======== Records supplied
## config.mk

```make
export PLATFORM = sky130hd
export DESIGN_NAME = uae_parser
export DESIGN_NICKNAME = d
export VERILOG_FILES = /design/src/rtl/uae_pkg.sv /design/src/rtl/uae_parser.sv
export SDC_FILE = /design/constraint.sdc
export NUM_CORES = 1
export LEC_CHECK = 0
export BUFFER_PORTS_ARGS = -buffer_cell sky130_fd_sc_hd__buf_2
export CAP_MARGIN = 40
export CORE_ASPECT_RATIO = 1.25
export CORE_MARGIN = 4
export CORE_UTILIZATION = 56
export DETAILED_ROUTE_END_ITERATION = 12
export GPL_ROUTABILITY_DRIVEN = 0
export PLACE_DENSITY = 0.79
export SKIP_CTS_REPAIR_TIMING = 1
export SYNTH_ARGS = -nofsm -noshare
export SYNTH_HDL_FRONTEND = slang
export SYNTH_SLANG_ARGS = --single-unit
```

## constraint.sdc

```tcl
create_clock -name clk -period 5.3 [get_ports clk]
set_input_delay 0.53 -clock clk [delete_from_list [all_inputs] [get_ports clk]]
set_output_delay 0.53 -clock clk [all_outputs]
set_load 0.02 [all_outputs]
```

## src/rtl/uae_pkg.sv

```systemverilog
// Types, codes and pattern tables shared by the User-Agent extractor.
package uae_pkg;

	localparam int CFG_INDEX_BITS = 2;
	localparam int CFG_DATA_BITS  = 13;
	localparam int MIN_LEN_BITS   = 8;

	localparam logic [CFG_INDEX_BITS-1:0] CFG_MIN_PAYLOAD_LEN = 2'd0;
	localparam logic [CFG_INDEX_BITS-1:0] CFG_MAX_AGENT_LEN   = 2'd1;

	localparam logic [MIN_LEN_BITS-1:0] MIN_PAYLOAD_RST = 8'd16;
	localparam int                      MAX_AGENT_RST   = 256;

	localparam logic [7:0] CH_CR = 8'h0D;
	localparam logic [7:0] CH_LF = 8'h0A;

	localparam logic [3:0] HTTP_LEN = 4'd4;
	localparam logic [3:0] UA_LEN   = 4'd12;

	// method match progress: G, GE / P, PO, POS
	localparam logic [3:0] M_IDLE = 4'd0;
	localparam logic [3:0] M_G    = 4'd1;
	localparam logic [3:0] M_GE   = 4'd2;
	localparam logic [3:0] M_P    = 4'd5;
	localparam logic [3:0] M_PO   = 4'd6;
	localparam logic [3:0] M_POS  = 4'd7;

	typedef enum logic [2:0] {
		PH_METHOD  = 3'd0,
		PH_FIRST   = 3'd1,
		PH_HEADERS = 3'd2,
		PH_AGENT   = 3'd3,
		PH_DONE    = 3'd4,
		PH_FAILED  = 3'd5
	} phase_t;

	typedef enum logic [2:0] {
		ST_OK          = 3'd0,
		ST_SHORT       = 3'd1,
		ST_METHOD      = 3'd2,
		ST_NO_LINE_END = 3'd3,
		ST_NO_HTTP     = 3'd4,
		ST_UNTERM      = 3'd5,
		ST_NO_AGENT    = 3'd6,
		ST_NON_ASCII   = 3'd7
	} status_t;

	function automatic logic [7:0] http_char(input logic [1:0] k);
		logic [7:0] c;
		unique case (k)
			2'd0: c = "H";
			2'd1: c = "T";
			2'd2: c = "T";
			2'd3: c = "P";
		endcase
		return c;
	endfunction

	function automatic logic [7:0] ua_char(input logic [3:0] k);
		logic [7:0] c;
		unique case (k)
			4'd0:    c = "U";
			4'd1:    c = "s";
			4'd2:    c = "e";
			4'd3:    c = "r";
			4'd4:    c = "-";
			4'd5:    c = "A";
			4'd6:    c = "g";
			4'd7:    c = "e";
			4'd8:    c = "n";
			4'd9:    c = "t";
			4'd10:   c = ":";
			4'd11:   c = " ";
			default: c = 8'h00;
		endcase
		return c;
	endfunction

endpackage

```

## src/rtl/uae_parser.sv

```systemverilog
// Per-packet parse state and the one-byte next-state and verdict logic.
module uae_parser import uae_pkg::*; #(
	parameter int POSITION_BITS = 16,
	parameter int LENGTH_BITS   = 12
) (
	input  logic                     clk,
	input  logic                     arst_n,
	input  logic                     step,
	input  logic [7:0]               data_byte,
	input  logic                     last_byte,
	input  logic [MIN_LEN_BITS-1:0]  min_len,
	input  logic [LENGTH_BITS-1:0]   cap,
	output status_t                  status,
	output logic [POSITION_BITS-1:0] agent_start,
	output logic [LENGTH_BITS-1:0]   agent_length
);

	localparam int W  = (POSITION_BITS > LENGTH_BITS) ? POSITION_BITS : LENGTH_BITS;
	localparam int MW = (POSITION_BITS > MIN_LEN_BITS) ? POSITION_BITS : MIN_LEN_BITS;
	localparam logic [POSITION_BITS-1:0] POS_MAX = '1;

	phase_t                   phase_q, phase_n;
	logic [3:0]               prog_q, prog_n;
	logic [POSITION_BITS-1:0] bpos_q, bpos_n;
	logic                     cr_q;
	logic [POSITION_BITS-1:0] fstart_q, fstart_n;
	logic [LENGTH_BITS-1:0]   flen_q, flen_n;
	logic                     nona_q, nona_n;
	status_t                  fail_q, fail_n;

	logic                     crlf;
	logic [3:0]               http_adv;
	logic [3:0]               ua_adv;
	logic [W-1:0]             pos_w, fs_w, cap_w, len_w, diff_w;

	assign crlf   = cr_q && (data_byte == CH_LF);
	assign bpos_n = (bpos_q != POS_MAX) ? bpos_q + POSITION_BITS'(1) : bpos_q;

	assign http_adv = (data_byte == http_char(prog_q[1:0])) ? prog_q + 4'd1 :
		(data_byte == http_char(2'd0)) ? 4'd1 : 4'd0;
	assign ua_adv = (data_byte == ua_char(prog_q)) ? prog_q + 4'd1 :
		(data_byte == ua_char(4'd0)) ? 4'd1 : 4'd0;

	assign pos_w  = W'(bpos_q);
	assign fs_w   = W'(fstart_q);
	assign cap_w  = W'(cap);
	assign diff_w = pos_w - fs_w;
	assign len_w  = (bpos_q > fstart_q) ? diff_w - W'(1) : '0;

	always_comb begin
		phase_n  = phase_q;
		prog_n   = prog_q;
		fstart_n = fstart_q;
		flen_n   = flen_q;
		nona_n   = nona_q;
		fail_n   = fail_q;
		unique case (phase_q)
			PH_METHOD: begin
				priority if (prog_q == M_IDLE && data_byte == "G")
					prog_n = M_G;
				else if (prog_q == M_IDLE && data_byte == "P")
					prog_n = M_P;
				else if (prog_q == M_G && data_byte == "E")
					prog_n = M_GE;
				else if (prog_q == M_P && data_byte == "O")
					prog_n = M_PO;
				else if (prog_q == M_PO && data_byte == "S")
					prog_n = M_POS;
				else if ((prog_q == M_GE || prog_q == M_POS) && data_byte == "T") begin
					prog_n  = M_IDLE;
					phase_n = PH_FIRST;
				end else begin
					fail_n  = ST_METHOD;
					phase_n = PH_FAILED;
				end
			end
			PH_FIRST: begin
				priority if (crlf) begin
					if (prog_q == HTTP_LEN) begin
						phase_n  = PH_HEADERS;
						prog_n   = '0;
						fstart_n = bpos_n;
					end else begin
						fail_n  = ST_NO_HTTP;
						phase_n = PH_FAILED;
					end
				end else if (prog_q < HTTP_LEN)
					prog_n = http_adv;
				else
					prog_n = prog_q;
			end
			PH_HEADERS: begin
				if (crlf) begin
					prog_n   = '0;
					fstart_n = bpos_n;
				end else if (ua_adv == UA_LEN) begin
					prog_n   = '0;
					phase_n  = PH_AGENT;
					fstart_n = bpos_n;
				end else
					prog_n = ua_adv;
			end
			PH_AGENT: begin
				if (crlf) begin
					flen_n  = (len_w > cap_w) ? cap : LENGTH_BITS'(len_w);
					phase_n = PH_DONE;
				end else if (bpos_q >= fstart_q && diff_w < cap_w && data_byte[7])
					nona_n = 1'b1;
			end
			default: ;
		endcase
	end

	always_comb begin
		priority if (MW'(bpos_n) < MW'(min_len))
			status = ST_SHORT;
		else if (fail_n != ST_OK)
			status = fail_n;
		else if (phase_n == PH_METHOD)
			status = ST_METHOD;
		else if (phase_n == PH_FIRST)
			status = ST_NO_LINE_END;
		else if (phase_n == PH_HEADERS)
			status = (bpos_n == fstart_n) ? ST_NO_AGENT : ST_UNTERM;
		else if (phase_n == PH_AGENT)
			status = ST_UNTERM;
		else
			status = nona_n ? ST_NON_ASCII : ST_OK;
		agent_start  = (status == ST_OK) ? fstart_n : '0;
		agent_length = (status == ST_OK) ? flen_n : '0;
	end

	always_ff @(posedge clk or negedge arst_n) begin
		if (!arst_n) begin
			phase_q  <= PH_METHOD;
			prog_q   <= '0;
			bpos_q   <= '0;
			cr_q     <= 1'b0;
			fstart_q <= '0;
			flen_q   <= '0;
			nona_q   <= 1'b0;
			fail_q   <= ST_OK;
		end else if (step) begin
			if (last_byte) begin
				phase_q  <= PH_METHOD;
				prog_q   <= '0;
				bpos_q   <= '0;
				cr_q     <= 1'b0;
				fstart_q <= '0;
				flen_q   <= '0;
				nona_q   <= 1'b0;
				fail_q   <= ST_OK;
			end else begin
				phase_q  <= phase_n;
				prog_q   <= prog_n;
				bpos_q   <= bpos_n;
				cr_q     <= (data_byte == CH_CR);
				fstart_q <= fstart_n;
				flen_q   <= flen_n;
				nona_q   <= nona_n;
				fail_q   <= fail_n;
			end
		end
	end

endmodule

```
================
▶ [Exercise]:
A single number is required: the count of lines in the data above that include the word "constraint".

▶ [Answer]:
2